* **WORK ORDER**
Counting only lines below that contain the string "requests", give the total as a single number.

(EXTRACTED ENTRIES begins)

## src/hdl/s2a_pkg.sv

```systemverilog
// ---------------------------------------------------------------------------
// s2a_pkg
// Types, codes and key tables for the scan code to ASCII queue.
// ---------------------------------------------------------------------------
package s2a_pkg;

	localparam int QUEUE_DEPTH_DEF = 256;
	localparam int CMD_W   = 2;
	localparam int CHAR_W  = 8;
	localparam int LEVEL_W = 9;

	// Request commands.
	localparam logic [CMD_W-1:0] CMD_PUSH  = 2'd0;
	localparam logic [CMD_W-1:0] CMD_READ  = 2'd1;
	localparam logic [CMD_W-1:0] CMD_FLUSH = 2'd2;

	// Scan codes with special handling (set 1, make codes).
	localparam logic [6:0] KEY_SHIFT_L = 7'h2A;
	localparam logic [6:0] KEY_SHIFT_R = 7'h36;
	localparam logic [6:0] KEY_CAPS    = 7'h3A;
	localparam logic [6:0] KEY_RETURN  = 7'h1C;
	localparam logic [6:0] KEY_BKSP    = 7'h0E;
	localparam logic [6:0] KEY_TAB     = 7'h0F;
	localparam logic [6:0] KEY_ESC     = 7'h01;
	localparam logic [7:0] SCAN_PREFIX = 8'hE0;

	// Control characters produced by the special keys.
	localparam logic [CHAR_W-1:0] CH_LF  = 8'h0A;
	localparam logic [CHAR_W-1:0] CH_BS  = 8'h08;
	localparam logic [CHAR_W-1:0] CH_TAB = 8'h09;
	localparam logic [CHAR_W-1:0] CH_ESC = 8'h1B;

	// Outcome of decoding one scan byte.
	typedef struct packed {
		logic [CHAR_W-1:0] ch;
		logic              shift_nxt;
		logic              caps_nxt;
	} key_result_t;

	// Unshifted key map; zero means the key makes no character.
	function automatic logic [CHAR_W-1:0] map_plain(input logic [6:0] key);
		logic [CHAR_W-1:0] c;
		case (key)
			7'h02: c = 8'h31; 7'h03: c = 8'h32; 7'h04: c = 8'h33; 7'h05: c = 8'h34;
			7'h06: c = 8'h35; 7'h07: c = 8'h36; 7'h08: c = 8'h37; 7'h09: c = 8'h38;
			7'h0A: c = 8'h39; 7'h0B: c = 8'h30; 7'h0C: c = 8'h2D; 7'h0D: c = 8'h3D;
			7'h10: c = 8'h71; 7'h11: c = 8'h77; 7'h12: c = 8'h65; 7'h13: c = 8'h72;
			7'h14: c = 8'h74; 7'h15: c = 8'h79; 7'h16: c = 8'h75; 7'h17: c = 8'h69;
			7'h18: c = 8'h6F; 7'h19: c = 8'h70; 7'h1A: c = 8'h5B; 7'h1B: c = 8'h5D;
			7'h1E: c = 8'h61; 7'h1F: c = 8'h73; 7'h20: c = 8'h64; 7'h21: c = 8'h66;
			7'h22: c = 8'h67; 7'h23: c = 8'h68; 7'h24: c = 8'h6A; 7'h25: c = 8'h6B;
			7'h26: c = 8'h6C; 7'h27: c = 8'h3B; 7'h28: c = 8'h27; 7'h29: c = 8'h60;
			7'h2B: c = 8'h5C; 7'h2C: c = 8'h7A; 7'h2D: c = 8'h78; 7'h2E: c = 8'h63;
			7'h2F: c = 8'h76; 7'h30: c = 8'h62; 7'h31: c = 8'h6E; 7'h32: c = 8'h6D;
			7'h33: c = 8'h2C; 7'h34: c = 8'h2E; 7'h35: c = 8'h2F; 7'h37: c = 8'h2A;
			7'h39: c = 8'h20; 7'h4A: c = 8'h2D; 7'h4E: c = 8'h2B;
			default: c = 8'h00;
		endcase
		return c;
	endfunction

	// Shifted key map.
	function automatic logic [CHAR_W-1:0] map_upper(input logic [6:0] key);
		logic [CHAR_W-1:0] c;
		case (key)
			7'h02: c = 8'h21; 7'h03: c = 8'h40; 7'h04: c = 8'h23; 7'h05: c = 8'h24;
			7'h06: c = 8'h25; 7'h07: c = 8'h5E; 7'h08: c = 8'h26; 7'h09: c = 8'h2A;
			7'h0A: c = 8'h28; 7'h0B: c = 8'h29; 7'h0C: c = 8'h5F; 7'h0D: c = 8'h2B;
			7'h10: c = 8'h51; 7'h11: c = 8'h57; 7'h12: c = 8'h45; 7'h13: c = 8'h52;
			7'h14: c = 8'h54; 7'h15: c = 8'h59; 7'h16: c = 8'h55; 7'h17: c = 8'h49;
			7'h18: c = 8'h4F; 7'h19: c = 8'h50; 7'h1A: c = 8'h7B; 7'h1B: c = 8'h7D;
			7'h1E: c = 8'h41; 7'h1F: c = 8'h53; 7'h20: c = 8'h44; 7'h21: c = 8'h46;
			7'h22: c = 8'h47; 7'h23: c = 8'h48; 7'h24: c = 8'h4A; 7'h25: c = 8'h4B;
			7'h26: c = 8'h4C; 7'h27: c = 8'h3A; 7'h28: c = 8'h22; 7'h29: c = 8'h7E;
			7'h2B: c = 8'h7C; 7'h2C: c = 8'h5A; 7'h2D: c = 8'h58; 7'h2E: c = 8'h43;
			7'h2F: c = 8'h56; 7'h30: c = 8'h42; 7'h31: c = 8'h4E; 7'h32: c = 8'h4D;
			7'h33: c = 8'h3C; 7'h34: c = 8'h3E; 7'h35: c = 8'h3F; 7'h37: c = 8'h2A;
			7'h39: c = 8'h20; 7'h4A: c = 8'h2D; 7'h4E: c = 8'h2B;
			default: c = 8'h00;
		endcase
		return c;
	endfunction

endpackage

```

## src/hdl/s2a_if.sv

```systemverilog
// ---------------------------------------------------------------------------
// s2a_if
// Valid/ready channels for scan code requests and character responses.
// ---------------------------------------------------------------------------
interface s2a_req_if;
	logic                         valid;
	logic                         ready;
	logic [s2a_pkg::CMD_W-1:0]    command;
	logic [7:0]                   scan_byte;

	modport source (output valid, output command, output scan_byte, input ready);
	modport sink   (input valid, input command, input scan_byte, output ready);
endinterface

interface s2a_rsp_if;
	logic                         valid;
	logic                         ready;
	logic [s2a_pkg::CHAR_W-1:0]   out_char;
	logic                         char_valid;
	logic [s2a_pkg::LEVEL_W-1:0]  queue_level;
	logic                         dropped;

	modport source (output valid, output out_char, output char_valid,
		output queue_level, output dropped, input ready);
	modport sink   (input valid, input out_char, input char_valid,
		input queue_level, input dropped, output ready);
endinterface

```

## src/hdl/s2a_decode.sv

```systemverilog
// ---------------------------------------------------------------------------
// s2a_decode
// Translates one set-1 scan byte and computes the next modifier state.
// ---------------------------------------------------------------------------
module s2a_decode (
	input  logic [7:0]           scan_byte,
	input  logic                 shift_held,
	input  logic                 caps_active,
	output s2a_pkg::key_result_t result
);

	logic [6:0]                  key;
	logic [s2a_pkg::CHAR_W-1:0]  mapped;
	logic                        is_shift;

	assign key      = scan_byte[6:0];
	assign is_shift = (key == s2a_pkg::KEY_SHIFT_L) || (key == s2a_pkg::KEY_SHIFT_R);

	always_comb begin
		mapped = shift_held ? s2a_pkg::map_upper(key) : s2a_pkg::map_plain(key);
		// Caps lock flips the case of letters only.
		if (caps_active && !shift_held && mapped >= 8'h61 && mapped <= 8'h7A) begin
			mapped = mapped - 8'h20;
		end else if (caps_active && shift_held && mapped >= 8'h41 && mapped <= 8'h5A) begin
			mapped = mapped + 8'h20;
		end

		result.ch        = '0;
		result.shift_nxt = shift_held;
		result.caps_nxt  = caps_active;

		if (scan_byte == s2a_pkg::SCAN_PREFIX) begin
			// Extended prefix is ignored entirely.
		end else if (scan_byte[7]) begin
			if (is_shift) begin
				result.shift_nxt = 1'b0;
			end
		end else if (is_shift) begin
			result.shift_nxt = 1'b1;
		end else begin
			case (key)
				s2a_pkg::KEY_CAPS:   result.caps_nxt = !caps_active;
				s2a_pkg::KEY_RETURN: result.ch = s2a_pkg::CH_LF;
				s2a_pkg::KEY_BKSP:   result.ch = s2a_pkg::CH_BS;
				s2a_pkg::KEY_TAB:    result.ch = s2a_pkg::CH_TAB;
				s2a_pkg::KEY_ESC:    result.ch = s2a_pkg::CH_ESC;
				default:             result.ch = mapped;
			endcase
		end
	end

endmodule

```

## src/hdl/scancode_to_ascii_fifo.sv

```systemverilog
// ---------------------------------------------------------------------------
// scancode_to_ascii_fifo
// PS/2 set-1 scan code translator feeding a character queue.
// ---------------------------------------------------------------------------
//
//  Channel | Modport | Payload                                     | Handshake
//  --------+---------+---------------------------------------------+----------
//  req     | sink    | command, scan_byte                          | valid/ready
//  rsp     | source  | out_char, char_valid, queue_level, dropped  | valid/ready
//
// Decode, modifier update and queue access sit between the request
// handshake and the response register, so a new request is taken in every
// cycle while the response side keeps up.
// The response for a request is visible in the cycle after it is accepted.
// A request is accepted while the response register is empty or being
// drained in the same cycle; a stalled response stalls only new requests.
// Reset clears the pointers, the fill count and the modifier flags at once;
// the character memory is not cleared, as only written entries are read.
//
module scancode_to_ascii_fifo #(
	parameter int QUEUE_DEPTH = s2a_pkg::QUEUE_DEPTH_DEF
) (
	input logic         clk,
	input logic         arst_n,
	s2a_req_if.sink     req,
	s2a_rsp_if.source   rsp
);

	localparam int PTR_W = $clog2(QUEUE_DEPTH);
	localparam int CNT_W = $clog2(QUEUE_DEPTH + 1);

	// Queue and modifier state.
	logic [PTR_W-1:0]             rd_ptr_q, wr_ptr_q;
	logic [PTR_W-1:0]             rd_ptr_nxt, wr_ptr_nxt;
	logic [CNT_W-1:0]             count_q, count_nxt;
	logic                         shift_q, caps_q;
	logic                         shift_nxt, caps_nxt;

	// Character memory, one write and one registered read port.
	logic [s2a_pkg::CHAR_W-1:0]   char_store_q [QUEUE_DEPTH];
	logic [s2a_pkg::CHAR_W-1:0]   rd_data_q;

	// Response register.
	logic                         rsp_valid_q;
	logic                         char_valid_q;
	logic                         dropped_q;
	logic [s2a_pkg::LEVEL_W-1:0]  level_q;

	logic                         accept;
	logic                         wr_en, rd_en, lost;
	logic                         full;
	s2a_pkg::key_result_t         key_res;

	function automatic logic [PTR_W-1:0] ptr_adv(input logic [PTR_W-1:0] p);
		return (p == PTR_W'(QUEUE_DEPTH - 1)) ? '0 : p + PTR_W'(1);
	endfunction

	// The response slot frees up whenever the consumer takes its content.
	assign req.ready = !rsp_valid_q || rsp.ready;
	assign accept    = req.valid && req.ready;
	assign full      = (count_q == CNT_W'(QUEUE_DEPTH));

	s2a_decode u_decode (
		.scan_byte   (req.scan_byte),
		.shift_held  (shift_q),
		.caps_active (caps_q),
		.result      (key_res)
	);

	// Next-state logic for one request. Enables are qualified by accept
	// where they reach registers and the memory.
	always_comb begin
		rd_ptr_nxt = rd_ptr_q;
		wr_ptr_nxt = wr_ptr_q;
		count_nxt  = count_q;
		shift_nxt  = shift_q;
		caps_nxt   = caps_q;
		wr_en      = 1'b0;
		rd_en      = 1'b0;
		lost       = 1'b0;
		unique case (req.command)
			s2a_pkg::CMD_PUSH: begin
				shift_nxt = key_res.shift_nxt;
				caps_nxt  = key_res.caps_nxt;
				if (key_res.ch != '0) begin
					if (full) begin
						// No room: the character is lost and flagged.
						lost = 1'b1;
					end else begin
						wr_en      = 1'b1;
						wr_ptr_nxt = ptr_adv(wr_ptr_q);
						count_nxt  = count_q + CNT_W'(1);
					end
				end
			end
			s2a_pkg::CMD_READ: begin
				// A read from an empty queue changes nothing.
				if (count_q != '0) begin
					rd_en      = 1'b1;
					rd_ptr_nxt = ptr_adv(rd_ptr_q);
					count_nxt  = count_q - CNT_W'(1);
				end
			end
			s2a_pkg::CMD_FLUSH: begin
				rd_ptr_nxt = '0;
				wr_ptr_nxt = '0;
				count_nxt  = '0;
			end
			default: begin
				// The unused command only reports the level.
			end
		endcase
	end

	always_ff @(posedge clk or negedge arst_n) begin
		if (!arst_n) begin
			rd_ptr_q <= '0;
			wr_ptr_q <= '0;
			count_q  <= '0;
			shift_q  <= 1'b0;
			caps_q   <= 1'b0;
		end else if (accept) begin
			rd_ptr_q <= rd_ptr_nxt;
			wr_ptr_q <= wr_ptr_nxt;
			count_q  <= count_nxt;
			shift_q  <= shift_nxt;
			caps_q   <= caps_nxt;
		end
	end

	// A pop never targets the entry pushed in the same cycle, since each
	// request either pushes or pops, so no bypass is needed.
	always_ff @(posedge clk) begin
		if (accept && wr_en) begin
			char_store_q[wr_ptr_q] <= key_res.ch;
		end
	end

	// The read data register is loaded only together with the response
	// register, so it stays aligned with the response it belongs to.
	always_ff @(posedge clk) begin
		if (accept && rd_en) begin
			rd_data_q <= char_store_q[rd_ptr_q];
		end
	end

	always_ff @(posedge clk or negedge arst_n) begin
		if (!arst_n) begin
			rsp_valid_q <= 1'b0;
		end else if (accept) begin
			rsp_valid_q <= 1'b1;
		end else if (rsp.ready) begin
			rsp_valid_q <= 1'b0;
		end
	end

	always_ff @(posedge clk) begin
		if (accept) begin
			char_valid_q <= rd_en;
			dropped_q    <= lost;
			level_q      <= s2a_pkg::LEVEL_W'(count_nxt);
		end
	end

	assign rsp.valid       = rsp_valid_q;
	assign rsp.out_char    = char_valid_q ? rd_data_q : '0;
	assign rsp.char_valid  = char_valid_q;
	assign rsp.queue_level = level_q;
	assign rsp.dropped     = dropped_q;

endmodule

```

## src/flat_wrapper.sv

```systemverilog
// flat-port wrapper written by rule: the top's interface ports become plain ports
module scancode_to_ascii_fifo_flat 
#(
	parameter int QUEUE_DEPTH = s2a_pkg::QUEUE_DEPTH_DEF
)
  (clk, arst_n, req_valid, req_command, req_scan_byte, req_ready, rsp_valid, rsp_out_char, rsp_char_valid, rsp_queue_level, rsp_dropped, rsp_ready);
  s2a_req_if req_i ();
  s2a_rsp_if rsp_i ();
  input logic clk;
  input logic arst_n;
  input wire logic [$bits(req_i.valid)-1:0] req_valid;
  input wire logic [$bits(req_i.command)-1:0] req_command;
  input wire logic [$bits(req_i.scan_byte)-1:0] req_scan_byte;
  output wire logic [$bits(req_i.ready)-1:0] req_ready;
  output wire logic [$bits(rsp_i.valid)-1:0] rsp_valid;
  output wire logic [$bits(rsp_i.out_char)-1:0] rsp_out_char;
  output wire logic [$bits(rsp_i.char_valid)-1:0] rsp_char_valid;
  output wire logic [$bits(rsp_i.queue_level)-1:0] rsp_queue_level;
  output wire logic [$bits(rsp_i.dropped)-1:0] rsp_dropped;
  input wire logic [$bits(rsp_i.ready)-1:0] rsp_ready;
  assign req_i.valid = req_valid;
  assign req_i.command = req_command;
  assign req_i.scan_byte = req_scan_byte;
  assign req_ready = req_i.ready;
  assign rsp_valid = rsp_i.valid;
  assign rsp_out_char = rsp_i.out_char;
  assign rsp_char_valid = rsp_i.char_valid;
  assign rsp_queue_level = rsp_i.queue_level;
  assign rsp_dropped = rsp_i.dropped;
  assign rsp_i.ready = rsp_ready;
  scancode_to_ascii_fifo #(.QUEUE_DEPTH(QUEUE_DEPTH)) u_core (.clk(clk), .arst_n(arst_n), .req(req_i), .rsp(rsp_i));
endmodule
```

(EXTRACTED ENTRIES ends)

* **EXERCISE OUTPUT**
2